En Los idus de marzo —protagonizada por Stephen (Ryan Gosling), el joven (32) director de comunicación de un prometedor candidato demócrata, Mike Morris (George Clooney)—, el elemento desequilibrante no es el dinero (aunque permanece siempre implícito), sino el poder. Lo más significativo de este notable relato sobre lo que sucede entre las bambalinas de una campaña electoral estadounidense es que parecen mayores los escrúpulos del propio candidato (51 años), que los de su agresivo director de comunicación: Stephen acabará olvidando sus principios, incluso más allá de lo que el propio candidato hubiera demandado. Esta cuestión, además de dejar de manifiesto el interesante tema de hasta qué punto los líderes políticos pueden llegar a ser marionetas de su entorno (paradigmática, en este sentido, El escritor, de Roman Polanski), nos devuelve, de nuevo, la imagen de las generaciones en torno a la treintena completamente abducidas por el nada discreto encanto del capitalismo.

El ejemplo de Grupo 7 tiene como objetivo dejar claro que todo esto en absoluto es algo privativo de Estados Unidos. El síntoma aparece en casi todas las cinematografías occidentales, también en la española y especialmente en la última década, como puede deducirse fácilmente del análisis de Smoking Room (Roger Gual y Julio D. Wallovits, 2002), El método (Marcelo Piñeyro; Argentina-España-Italia, 2005) o Casual Day (Max Lemcke, 2007), por citar los ejemplos más representativos. La singularidad de Grupo 7 es que se centra más en un solo personaje, Ángel (Mario Casas), y lo contrapone generacionalmente a otro, Rafael (Antonio de la Torre).

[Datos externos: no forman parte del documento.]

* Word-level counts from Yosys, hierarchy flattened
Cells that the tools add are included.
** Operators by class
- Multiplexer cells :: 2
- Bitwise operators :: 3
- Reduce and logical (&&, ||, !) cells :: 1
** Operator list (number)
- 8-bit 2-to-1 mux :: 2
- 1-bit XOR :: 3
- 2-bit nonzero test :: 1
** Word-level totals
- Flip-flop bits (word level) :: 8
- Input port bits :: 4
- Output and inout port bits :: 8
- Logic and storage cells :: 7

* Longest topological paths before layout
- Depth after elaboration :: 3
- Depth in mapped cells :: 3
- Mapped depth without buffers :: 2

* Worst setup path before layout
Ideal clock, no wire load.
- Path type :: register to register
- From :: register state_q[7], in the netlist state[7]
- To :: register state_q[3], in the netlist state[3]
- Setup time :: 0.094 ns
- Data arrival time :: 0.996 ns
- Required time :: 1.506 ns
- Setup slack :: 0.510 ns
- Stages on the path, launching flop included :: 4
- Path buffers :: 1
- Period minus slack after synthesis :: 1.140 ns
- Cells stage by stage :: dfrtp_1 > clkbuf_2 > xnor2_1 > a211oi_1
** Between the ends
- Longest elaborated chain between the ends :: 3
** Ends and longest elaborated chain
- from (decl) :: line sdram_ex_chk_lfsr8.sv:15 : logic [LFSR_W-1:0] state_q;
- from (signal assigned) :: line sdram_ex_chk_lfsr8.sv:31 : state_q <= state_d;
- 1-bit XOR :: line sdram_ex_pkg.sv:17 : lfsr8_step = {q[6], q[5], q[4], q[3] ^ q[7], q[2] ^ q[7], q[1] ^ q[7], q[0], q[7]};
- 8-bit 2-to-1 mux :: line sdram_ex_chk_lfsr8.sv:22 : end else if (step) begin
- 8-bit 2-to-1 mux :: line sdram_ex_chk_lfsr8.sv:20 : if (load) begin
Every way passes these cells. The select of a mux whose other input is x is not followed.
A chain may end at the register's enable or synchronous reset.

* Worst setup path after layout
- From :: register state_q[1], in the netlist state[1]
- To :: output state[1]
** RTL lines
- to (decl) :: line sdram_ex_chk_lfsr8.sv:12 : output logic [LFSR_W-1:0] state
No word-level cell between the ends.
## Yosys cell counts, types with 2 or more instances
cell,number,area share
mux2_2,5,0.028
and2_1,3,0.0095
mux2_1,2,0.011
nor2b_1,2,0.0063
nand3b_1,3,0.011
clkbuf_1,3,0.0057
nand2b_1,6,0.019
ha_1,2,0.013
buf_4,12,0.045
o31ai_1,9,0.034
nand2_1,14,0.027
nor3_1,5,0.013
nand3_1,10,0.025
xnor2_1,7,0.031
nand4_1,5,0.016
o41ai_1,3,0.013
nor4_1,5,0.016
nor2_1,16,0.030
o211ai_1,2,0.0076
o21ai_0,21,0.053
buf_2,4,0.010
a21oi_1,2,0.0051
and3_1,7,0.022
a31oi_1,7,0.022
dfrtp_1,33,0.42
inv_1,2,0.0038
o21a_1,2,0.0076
File: src/rtl/heading_pid_pkg.sv
// Shared widths, gains and helpers for the heading PID controller.
package heading_pid_pkg;
    localparam int HEAD_W  = 12;
    localparam int ERR_W   = 10;
    localparam int INTEG_W = 15;
    localparam int PID_W   = 14;
    localparam int DSAT_W  = 7;
    localparam int FRWRD_W = 10;
    localparam int SPD_W   = 11;

    localparam logic signed [5:0] P_COEFF = 6'sd6;
    localparam logic signed [5:0] D_COEFF = 6'sd19;

    // Two's-complement add overflow: operands agree in sign, result does not.
    function automatic logic add_ovf(input logic a_msb, input logic b_msb, input logic s_msb);
        return (a_msb == b_msb) && (s_msb != a_msb);
    endfunction
endpackage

Ángel es un policía que vive felizmente con su mujer (esta parte del argumento recuerda a La tapadera) hasta que su ambición por ascender en el cuerpo le lleva a cometer ciertos excesos en los procesos de investigación sobre los grupos organizados de la droga en Sevilla durante 1992; además de una poco soterrada crítica política, el filme expresa a las claras, una vez más, que el fin justifica los medios cuando de lo que se trata es de la lucha por el poder (y el dinero, pues un ascenso supone un incremento salarial). El final del filme, en el que, efectivamente, Ángel es ascendido a inspector, coincide con el de Margin Call (Peter también es premiado por su colaboración en la ocultación de la estafa financiera) en poner de manifiesto que el sistema capitalista sabe corresponder la lealtad de quienes superponen sus principios básicos (el dinero y el poder, aunque ambas ideas suelen fusionarse en la primera) ante cualesquiera otros.

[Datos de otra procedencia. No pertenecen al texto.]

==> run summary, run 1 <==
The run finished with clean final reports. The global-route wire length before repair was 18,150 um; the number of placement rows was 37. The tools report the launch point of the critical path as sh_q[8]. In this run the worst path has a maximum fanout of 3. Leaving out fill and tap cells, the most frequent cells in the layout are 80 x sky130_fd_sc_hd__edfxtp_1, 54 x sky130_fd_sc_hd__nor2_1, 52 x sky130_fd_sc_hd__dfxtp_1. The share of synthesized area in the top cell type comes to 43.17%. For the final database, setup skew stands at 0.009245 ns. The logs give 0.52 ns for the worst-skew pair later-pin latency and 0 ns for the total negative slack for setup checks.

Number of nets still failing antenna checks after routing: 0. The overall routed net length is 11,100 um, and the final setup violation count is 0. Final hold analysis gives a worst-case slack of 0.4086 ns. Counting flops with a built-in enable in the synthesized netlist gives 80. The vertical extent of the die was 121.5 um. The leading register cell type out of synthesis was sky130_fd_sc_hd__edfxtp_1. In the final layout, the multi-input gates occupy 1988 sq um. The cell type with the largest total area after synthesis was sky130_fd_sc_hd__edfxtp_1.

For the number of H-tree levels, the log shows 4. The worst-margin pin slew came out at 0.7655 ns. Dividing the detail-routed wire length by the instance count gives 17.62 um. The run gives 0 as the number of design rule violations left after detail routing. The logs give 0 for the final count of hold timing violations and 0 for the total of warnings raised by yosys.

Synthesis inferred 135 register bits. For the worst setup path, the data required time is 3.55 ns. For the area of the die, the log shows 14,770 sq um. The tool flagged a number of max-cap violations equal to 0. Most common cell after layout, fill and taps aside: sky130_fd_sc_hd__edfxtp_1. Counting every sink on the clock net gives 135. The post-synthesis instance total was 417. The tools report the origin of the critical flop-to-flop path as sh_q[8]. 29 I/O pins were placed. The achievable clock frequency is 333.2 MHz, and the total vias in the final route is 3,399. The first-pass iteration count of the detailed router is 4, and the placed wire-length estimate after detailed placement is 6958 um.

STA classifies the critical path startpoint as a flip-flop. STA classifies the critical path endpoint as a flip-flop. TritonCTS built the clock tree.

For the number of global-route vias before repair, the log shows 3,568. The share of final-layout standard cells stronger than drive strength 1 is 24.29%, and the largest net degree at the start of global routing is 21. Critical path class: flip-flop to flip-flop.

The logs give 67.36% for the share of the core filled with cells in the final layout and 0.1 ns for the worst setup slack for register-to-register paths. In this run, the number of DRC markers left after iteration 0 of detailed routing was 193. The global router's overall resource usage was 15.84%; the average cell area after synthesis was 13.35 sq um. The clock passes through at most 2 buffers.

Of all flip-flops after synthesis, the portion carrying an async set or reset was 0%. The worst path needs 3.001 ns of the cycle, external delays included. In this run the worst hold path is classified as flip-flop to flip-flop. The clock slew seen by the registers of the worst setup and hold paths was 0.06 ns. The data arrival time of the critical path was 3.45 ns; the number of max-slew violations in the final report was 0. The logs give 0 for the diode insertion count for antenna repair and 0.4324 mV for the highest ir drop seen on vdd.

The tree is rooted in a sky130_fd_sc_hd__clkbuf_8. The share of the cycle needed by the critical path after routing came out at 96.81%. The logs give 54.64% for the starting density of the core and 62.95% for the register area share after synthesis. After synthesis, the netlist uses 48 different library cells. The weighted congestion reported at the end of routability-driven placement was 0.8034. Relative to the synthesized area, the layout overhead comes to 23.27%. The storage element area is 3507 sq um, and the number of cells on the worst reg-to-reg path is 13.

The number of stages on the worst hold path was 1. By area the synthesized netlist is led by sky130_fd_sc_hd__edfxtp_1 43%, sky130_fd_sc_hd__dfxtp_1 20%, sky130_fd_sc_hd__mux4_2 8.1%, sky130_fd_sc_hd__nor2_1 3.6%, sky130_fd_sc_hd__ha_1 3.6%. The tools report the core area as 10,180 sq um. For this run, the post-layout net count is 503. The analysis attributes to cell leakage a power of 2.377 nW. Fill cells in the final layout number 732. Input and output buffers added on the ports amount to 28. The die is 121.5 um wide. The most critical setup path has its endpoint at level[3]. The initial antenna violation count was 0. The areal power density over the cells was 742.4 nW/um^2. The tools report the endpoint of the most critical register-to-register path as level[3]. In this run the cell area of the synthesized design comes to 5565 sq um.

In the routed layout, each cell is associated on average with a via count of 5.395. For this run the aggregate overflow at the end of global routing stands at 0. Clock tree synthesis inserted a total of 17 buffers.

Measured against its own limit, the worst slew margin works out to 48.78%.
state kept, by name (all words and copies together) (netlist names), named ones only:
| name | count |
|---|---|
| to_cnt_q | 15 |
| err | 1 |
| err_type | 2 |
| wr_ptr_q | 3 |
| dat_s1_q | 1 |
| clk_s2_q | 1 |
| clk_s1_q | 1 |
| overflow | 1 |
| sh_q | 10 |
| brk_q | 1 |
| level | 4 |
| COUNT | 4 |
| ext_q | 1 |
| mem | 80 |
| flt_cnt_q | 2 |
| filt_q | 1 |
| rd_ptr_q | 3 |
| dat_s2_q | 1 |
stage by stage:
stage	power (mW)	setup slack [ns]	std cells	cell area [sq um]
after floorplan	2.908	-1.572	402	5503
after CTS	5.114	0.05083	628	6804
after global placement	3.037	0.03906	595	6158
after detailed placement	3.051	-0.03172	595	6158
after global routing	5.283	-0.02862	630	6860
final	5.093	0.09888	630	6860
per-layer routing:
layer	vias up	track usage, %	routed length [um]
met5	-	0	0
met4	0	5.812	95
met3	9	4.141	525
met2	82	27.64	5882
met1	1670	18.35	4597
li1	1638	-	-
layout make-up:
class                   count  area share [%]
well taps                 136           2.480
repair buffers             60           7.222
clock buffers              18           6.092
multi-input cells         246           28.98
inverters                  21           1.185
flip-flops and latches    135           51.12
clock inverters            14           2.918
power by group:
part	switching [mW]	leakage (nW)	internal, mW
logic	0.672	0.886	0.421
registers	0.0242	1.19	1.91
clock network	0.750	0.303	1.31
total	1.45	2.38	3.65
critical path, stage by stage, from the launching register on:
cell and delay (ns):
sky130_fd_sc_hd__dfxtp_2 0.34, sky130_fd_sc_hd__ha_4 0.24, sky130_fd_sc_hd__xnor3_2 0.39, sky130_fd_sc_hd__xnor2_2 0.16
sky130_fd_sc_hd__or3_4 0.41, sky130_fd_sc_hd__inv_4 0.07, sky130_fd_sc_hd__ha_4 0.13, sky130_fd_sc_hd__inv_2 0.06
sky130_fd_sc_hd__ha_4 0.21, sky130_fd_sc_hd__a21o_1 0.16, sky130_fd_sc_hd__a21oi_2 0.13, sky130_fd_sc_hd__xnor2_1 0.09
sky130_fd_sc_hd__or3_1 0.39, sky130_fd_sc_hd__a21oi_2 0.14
`config.mk`:
```
export PLATFORM = sky130hd
export DESIGN_NAME = data_memory_be
export DESIGN_NICKNAME = d
export VERILOG_FILES = /design/src/rtl/data_memory_be.sv
export SDC_FILE = /design/constraint.sdc
export NUM_CORES = 2
export LEC_CHECK = 0
export ABC_AREA = 0
export BUFFER_PORTS_ARGS = -buffer_cell sky130_fd_sc_hd__buf_2
export CORE_ASPECT_RATIO = 0.7
export CORE_UTILIZATION = 60
export CTS_CLUSTER_DIAMETER = 40
export CTS_CLUSTER_SIZE = 30
export DETAILED_ROUTE_END_ITERATION = 16
export PLACE_DENSITY = 0.84
export SYNTH_ARGS = -nofsm -noshare
export SYNTH_HDL_FRONTEND = slang
export SYNTH_SLANG_ARGS = --single-unit
export TNS_END_PERCENT = 20
```
`constraint.sdc`:
```
create_clock -name mem_clk -period 14.1 [get_ports mem_clk]
set_input_delay 0.705 -clock mem_clk [delete_from_list [all_inputs] [get_ports mem_clk]]
set_output_delay 0.705 -clock mem_clk [all_outputs]
set_load 0.005 [all_outputs]
```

Los cachorros del capitalismo son más fieros que sus fundadores. Muy simplificada, esta es la idea que subyace entre los fotogramas que hemos transitado. Las generaciones que construirán el futuro están determinadas, qué duda cabe, por el poder omnímodo de los medios de comunicación en complacencia con el poder político, y los modelos que esos medios transmiten —también el cine— no tienen otro objetivo que la reproducción del propio sistema. Algunas de las películas comentadas, unas desde una perspectiva más crítica que otras, tratan de alertarnos sobre el fin de un orden mundial sin recambio. Algo que no suena nada bien, qué duda cabe.